Impact of Urine Sterility on the Extent of Bacterial Colonization in Patients with Forgotten DJ Stents
DOI:
https://doi.org/10.70749/ijbr.v3i7.2671Keywords:
Double-J stent, ureteral stent, bacterial colonization, urine culture, antimicrobial susceptibility, forgotten stentAbstract
Objective: To determine whether pre-removal urine sterility predicts bacterial colonization of double-J (DJ) stent tips in patients with forgotten stents (>4 months), and to describe organism distribution and antimicrobial susceptibility. Methods: A comparative cross-sectional study was conducted over five months in the Department of Urology, Sindh Institute of Urology and Transplantation, Karachi. Adults (18–60 years) with indwelling DJ stents >4 months were enrolled using consecutive sampling. Patients with recent antibiotics (within four weeks), known pre-stent UTI, immunocompromised, or no pre-removal urine culture were excluded. Midstream urine (CLED agar) was obtained before removal; the distal 3 cm of each stent (Chocolate and MacConkey agars) was cultured at removal. Identification and susceptibility followed standard methods and CLSI 2024. Descriptive statistics were generated; the association between urine sterility and colonization was assessed with chi-square. Results: Sixty-five patients were included (mean age 39.4±6.7 years; 57% male). Mean stent dwell time was 6.7±1.8 months. Urine was sterile before removal in 28 (43%). Stent colonization occurred in 55 (85%). Among those with non-sterile urine, 34/37 were colonized; among those with sterile urine, 21/28 were colonized (χ² p=0.064).
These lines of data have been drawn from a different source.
$ cat config.mk
export PLATFORM = sky130hd
export DESIGN_NAME = ram_single_port
export DESIGN_NICKNAME = ram_single_port
export VERILOG_FILES = /design/flow/design.v
export SDC_FILE = /design/flow/constraint.sdc
export NUM_CORES = 4
export LEC_CHECK = 0
export ABC_AREA = 0
export CAP_MARGIN = 20
export CORE_MARGIN = 5
export CORE_UTILIZATION = 69
export CTS_CLUSTER_DIAMETER = 380
export PLACE_DENSITY_LB_ADDON = 0.06
export SLEW_MARGIN = 20
$ cat constraint.sdc
create_clock -name core_clock -period 3.2 [get_ports {clk}]
set_input_delay 0.6400 -clock core_clock [delete_from_list [all_inputs] [get_ports {clk}]]
set_output_delay 0.6400 -clock core_clock [all_outputs]
set_load 0.01 [all_outputs]
$ cat design.v
`timescale 1ns/1ps
module ram_single_port(
    input clk,
    input write_en,
    input reset,
    input [6:0] addr,
    input [7:0] data_in,
    output reg [7:0] data_out    
);
integer i;
reg [7:0] memory [63:0];
reg [7:0] temp;
reg [7:0] op_buff;
always@(posedge clk) 
begin
    if (reset == 1'b1)
    begin
        for (i=0;i<64;i=i+1) 
            memory[i] <= 8'h00;
        temp<=8'h00;
    end
    else
    begin
        if (write_en == 1)
        begin
            temp <= data_in;
            memory[addr[5:0]] <= data_in;
        end
        else
        begin
            temp <= memory[addr[5:0]];
            data_out <= memory[addr[5:0]];
        end
    end  
end
endmodule
$ cat run.sh
#!/bin/bash
# the make line also repeats each setting of config.mk as NAME=value (left out here)
make -C /OpenROAD-flow-scripts/flow DESIGN_CONFIG=/design/flow/config.mk WORK_HOME=/design/flow/orfs CLKGATE_MAP_FILE= finish
==> results of run 1 <==
[stage by stage]
step	hold slack, ns	utilization [%]	cell area, µm²	worst slack (ns)	total power [mW]
2_1_floorplan	0.686	-	24300	0.649	8.74
3_3_place_gp	0.809	74.7	25900	0.0718	9.26
3_5_place_dp	0.832	74.7	25900	0.0966	9.30
4_1_cts	0.750	79.0	27400	0.694	14.7
5_1_grt	0.774	79.0	27400	0.562	15.1
6_report	0.764	79.0	27400	0.600	14.7
[area by class of cell]
| class | instances | share of cell area, % |
|---|---|---|
| Antenna cell | 1 | 0.00912 |
| Clock buffer | 67 | 5.03 |
| Clock inverter | 25 | 0.415 |
| Inverter | 5 | 0.0684 |
| Multi-Input combinational cell | 1153 | 29.4 |
| Sequential cell | 520 | 56.9 |
| Tap cell | 455 | 2.08 |
| Timing Repair Buffer | 198 | 6.13 |
[per-layer routing]
layer	part of all wire [%]	vias to the layer above	track usage, %
li1	-	6974	-
met1	36	7960	48.3
met2	46	1129	53.4
met3	13	220	7.32
met4	5.4	2	16.2
met5	0.016	-	0
==> impl_metrics.prom, run 1 <==
# HELP chip_impl_metric Flow report values
# TYPE chip_impl_metric gauge
chip_impl_info{name="run_status",value="complete, no violations"} 1
chip_impl_info{name="logic_family",value="simple AND/OR/NAND/NOR gates"} 1
chip_impl_metric{name="worst-r2r-setup-slack",unit="ns"} 0.99
chip_impl_info{name="hold_path_startpoint",value="data_in[7]"} 1
chip_impl_metric{name="ys.warnings.count",unit=""} 1
chip_impl_metric{name="post_cts_resize_count",unit=""} 0
chip_impl_metric{name="worst_case_reg_to_reg_path_depth",unit=""} 5
chip_impl_metric{name="power_frac_clock",unit="%"} 37.4
chip_impl_metric{name="grt-ovfl-total",unit=""} 0
chip_impl_info{name="power_top_consumer",value="sequential cells"} 1
chip_impl_metric{name="comb-power",unit="mW"} 1.23
chip_impl_metric{name="synth_cell_types",unit=""} 60
chip_impl_metric{name="clock_skews",unit="ns"} 0.0164
chip_impl_info{name="worstSetupStartpointType",value="primary input"} 1
chip_impl_metric{name="ys_async_sr_fraction",unit="%"} 0
chip_impl_metric{name="max_freq",unit="GHz"} 0.385
chip_impl_metric{name="vdd_drop_max",unit="µV"} 539
chip_impl_metric{name="min_delay_path_depth",unit=""} 2
chip_impl_info{name="critical_path_class",value="in -> reg"} 1
chip_impl_metric{name="grt_total_usage",unit="%"} 34.7
chip_impl_metric{name="layout.cells.non_filler",unit=""} 2424
chip_impl_metric{name="ant_nets",unit=""} 0
chip_impl_metric{name="static-leakage-power",unit="nW"} 9.87
chip_impl_metric{name="combinationalPowerShare",unit="%"} 8.4
chip_impl_metric{name="port_buffers",unit=""} 24
chip_impl_metric{name="worst-path-stages",unit=""} 9
chip_impl_metric{name="timing_worst_slew_pin_value",unit="ns"} 1.03
chip_impl_metric{name="yosys_register_bits",unit=""} 520
chip_impl_metric{name="chipWidth",unit="µm"} 198
chip_impl_metric{name="p_per_area",unit="nW/µm²"} 535
chip_impl_info{name="holdCritPathClass",value="in -> reg"} 1
chip_impl_metric{name="enable_flop_cells",unit=""} 520
chip_impl_metric{name="yosys.area_share.adder",unit="%"} 0
chip_impl_metric{name="final_net_count",unit=""} 1948
chip_impl_metric{name="internal_power",unit="mW"} 11.3
chip_impl_info{name="grt_setup_unrepaired",value="false"} 1
chip_impl_info{name="reg2reg_from",value="memory[30][1]"} 1
chip_impl_metric{name="wire_length_of_the_first_global_routing_pass",unit="mm"} 100
chip_impl_metric{name="dp.cells",unit=""} 2331
chip_impl_metric{name="drc",unit=""} 0
chip_impl_metric{name="post_syn_instances",unit=""} 1831
chip_impl_metric{name="seq-power",unit="mW"} 7.96
chip_impl_info{name="capture_point_of_the_worst_reg_to_reg_path",value="data_out[1]"} 1
chip_impl_metric{name="vias",unit=""} 16300
chip_impl_metric{name="max-slew-margin-rel",unit="%"} 30.8
chip_impl_metric{name="timing.final.crit_period",unit="ns"} 2.60
chip_impl_metric{name="die_area",unit="µm²"} 39100
chip_impl_metric{name="setup-tns-final",unit="ns"} 0
chip_impl_metric{name="multiInputGateArea",unit="µm²"} 8060
chip_impl_metric{name="gp_congestion",unit=""} 1.02
chip_impl_metric{name="maxCapViolCount",unit=""} 0
chip_impl_metric{name="cts_htree_levels",unit=""} 2
chip_impl_metric{name="total_cts_buffers",unit=""} 52
chip_impl_info{name="clk_root_buffer_cell",value="sky130_fd_sc_hd__clkbuf_16"} 1
chip_impl_info{name="synth.largest_area_cell",value="sky130_fd_sc_hd__edfxtp_1"} 1
chip_impl_metric{name="clock_net_power",unit="mW"} 5.49
chip_impl_metric{name="detailed_place_hpwl",unit="mm"} 45.1
chip_impl_metric{name="drt_first_iter_violations",unit=""} 2430
chip_impl_metric{name="cp.required",unit="ns"} 3.64
chip_impl_metric{name="synth_nets",unit=""} 1849
chip_impl_metric{name="synth_area_per_cell",unit="µm²"} 13.3
chip_impl_metric{name="yosysCellCount",unit=""} 1831
chip_impl_metric{name="clock_sink_count",unit=""} 520
chip_impl_metric{name="total_switching_power",unit="mW"} 3.39
chip_impl_metric{name="number_of_pins_with_negative_max_slew_slack_in_the_final_report",unit=""} 0
chip_impl_info{name="top_cells_by_count",value="sky130_fd_sc_hd__edfxtp_1 (520), sky130_fd_sc_hd__and2_1 (516), sky130_fd_sc_hd__clkbuf_1 (84)"} 1
chip_impl_metric{name="via_count_of_the_first_global_routing_pass",unit=""} 16100
chip_impl_metric{name="placement_rows",unit=""} 68
chip_impl_metric{name="synth.top_cell.area_share",unit="%"} 64.2
chip_impl_metric{name="muxShareOfSynthArea",unit="%"} 4.96
chip_impl_metric{name="worst-endpoint-arrival",unit="ns"} 3.04
chip_impl_metric{name="synth-xor-area-share",unit="%"} 0
chip_impl_metric{name="swShare",unit="%"} 23.1
chip_impl_metric{name="timing.critical_path.buf_inv",unit=""} 4
chip_impl_metric{name="grt_max_degree",unit=""} 43
chip_impl_metric{name="synth.yosys.seq_area_share",unit="%"} 64.2
chip_impl_metric{name="area_growth",unit="%"} 12.8
chip_impl_info{name="flop_cell",value="sky130_fd_sc_hd__edfxtp_1"} 1
chip_impl_metric{name="ys_chip_area",unit="µm²"} 24300
chip_impl_metric{name="count_of_final_hold_check_violations",unit=""} 0
chip_impl_metric{name="insertion_delay",unit="ns"} 0.59
chip_impl_info{name="critPathTopFamily",value="simple AND/OR/NAND/NOR gates"} 1
chip_impl_metric{name="cts_buffer_depth",unit=""} 3
chip_impl_metric{name="layout.filler_cells",unit=""} 2082
chip_impl_info{name="slowest_stage",value="sky130_fd_sc_hd__nor2b_1"} 1
chip_impl_info{name="most_common_cell",value="sky130_fd_sc_hd__edfxtp_1"} 1
chip_impl_metric{name="min_period_over_period",unit="%"} 81.3
chip_impl_metric{name="die_y",unit="µm"} 198
chip_impl_metric{name="number_of_antenna_violations_at_the_first_check_in_global_routing",unit=""} 1
chip_impl_metric{name="floorplanUtilization",unit="%"} 70.1
chip_impl_metric{name="stage_log_warnings",unit=""} 27
chip_impl_info{name="holdPathEnd",value="memory[1][7]"} 1
chip_impl_metric{name="via_per_inst",unit=""} 6.72
chip_impl_metric{name="floorplan.io_pins",unit=""} 26
chip_impl_metric{name="simple_gate_share",unit="%"} 19.5
chip_impl_metric{name="layout.area.seq",unit="µm²"} 15600
chip_impl_metric{name="setup_violators_final",unit=""} 0
chip_impl_info{name="topCellsByArea",value="sky130_fd_sc_hd__edfxtp_1 (64%), sky130_fd_sc_hd__and2_1 (13%), sky130_fd_sc_hd__a221oi_1 (2.0%)"} 1
chip_impl_metric{name="pwr-share-seq",unit="%"} 54.2
chip_impl_metric{name="coreArea",unit="µm²"} 34700
chip_impl_info{name="cp-startpoint",value="addr[1]"} 1
chip_impl_metric{name="cts-hold-fix-buffers",unit=""} 0
chip_impl_metric{name="detail_route.wirelength",unit="mm"} 66.9
chip_impl_metric{name="compound_area_share",unit="%"} 8.60
chip_impl_info{name="critPathMostFrequentCell",value="sky130_fd_sc_hd__buf_4"} 1
chip_impl_metric{name="post_cts_setup_buffers",unit=""} 0
chip_impl_metric{name="worst_setup_hold_path_clk_slew",unit="ns"} 0.06
chip_impl_metric{name="drt-wirelength-per-cell",unit="µm"} 27.6
chip_impl_metric{name="path_max_fanout",unit=""} 16
chip_impl_info{name="path_cells",value="buf_4, buf_12, buf_4, buf_4, nor2b_1, a221oi_1, nor4_1, a311oi_1, nand4_1"} 1
chip_impl_info{name="cts_tree",value="yes"} 1
chip_impl_info{name="crit_path_end",value="data_out[7]"} 1
chip_impl_metric{name="drt_first_pass_iters",unit=""} 6
chip_impl_info{name="setup.worst_path.end_class",value="register"} 1
chip_impl_metric{name="syn-cell-area",unit="µm²"} 24300
chip_impl_metric{name="slowest_stage_delay_cp",unit="ns"} 0.56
Gram-negative organisms predominated: Klebsiella pneumoniae (18.2% of all isolates), Enterobacter cloacae (16.4%), Escherichia coli (14.5%), Proteus mirabilis (12.7%), Acinetobacter baumannii (10.9%), and Pseudomonas aeruginosa (3.6%). Gram-positive isolates included Staphylococcus aureus (10.9%), Staphylococcus epidermidis (7.3%), and Enterococcus faecalis (5.5%). Gram-negative susceptibility was highest to imipenem (91%) and meropenem (74%), intermediate to cefoperazone-sulbactam (71%), piperacillin-tazobactam (62%), and amikacin (62%), and lowest to ampicillin (17%) and amoxicillin-clavulanate (29%). Gram-positive isolates were uniformly susceptible to vancomycin and linezolid (100% each). Conclusion: Pre-removal urine sterility did not reliably exclude stent colonization, which remained high in forgotten stents. Stent-tip cultures and culture-directed therapy should guide management alongside timely stent exchange/removal.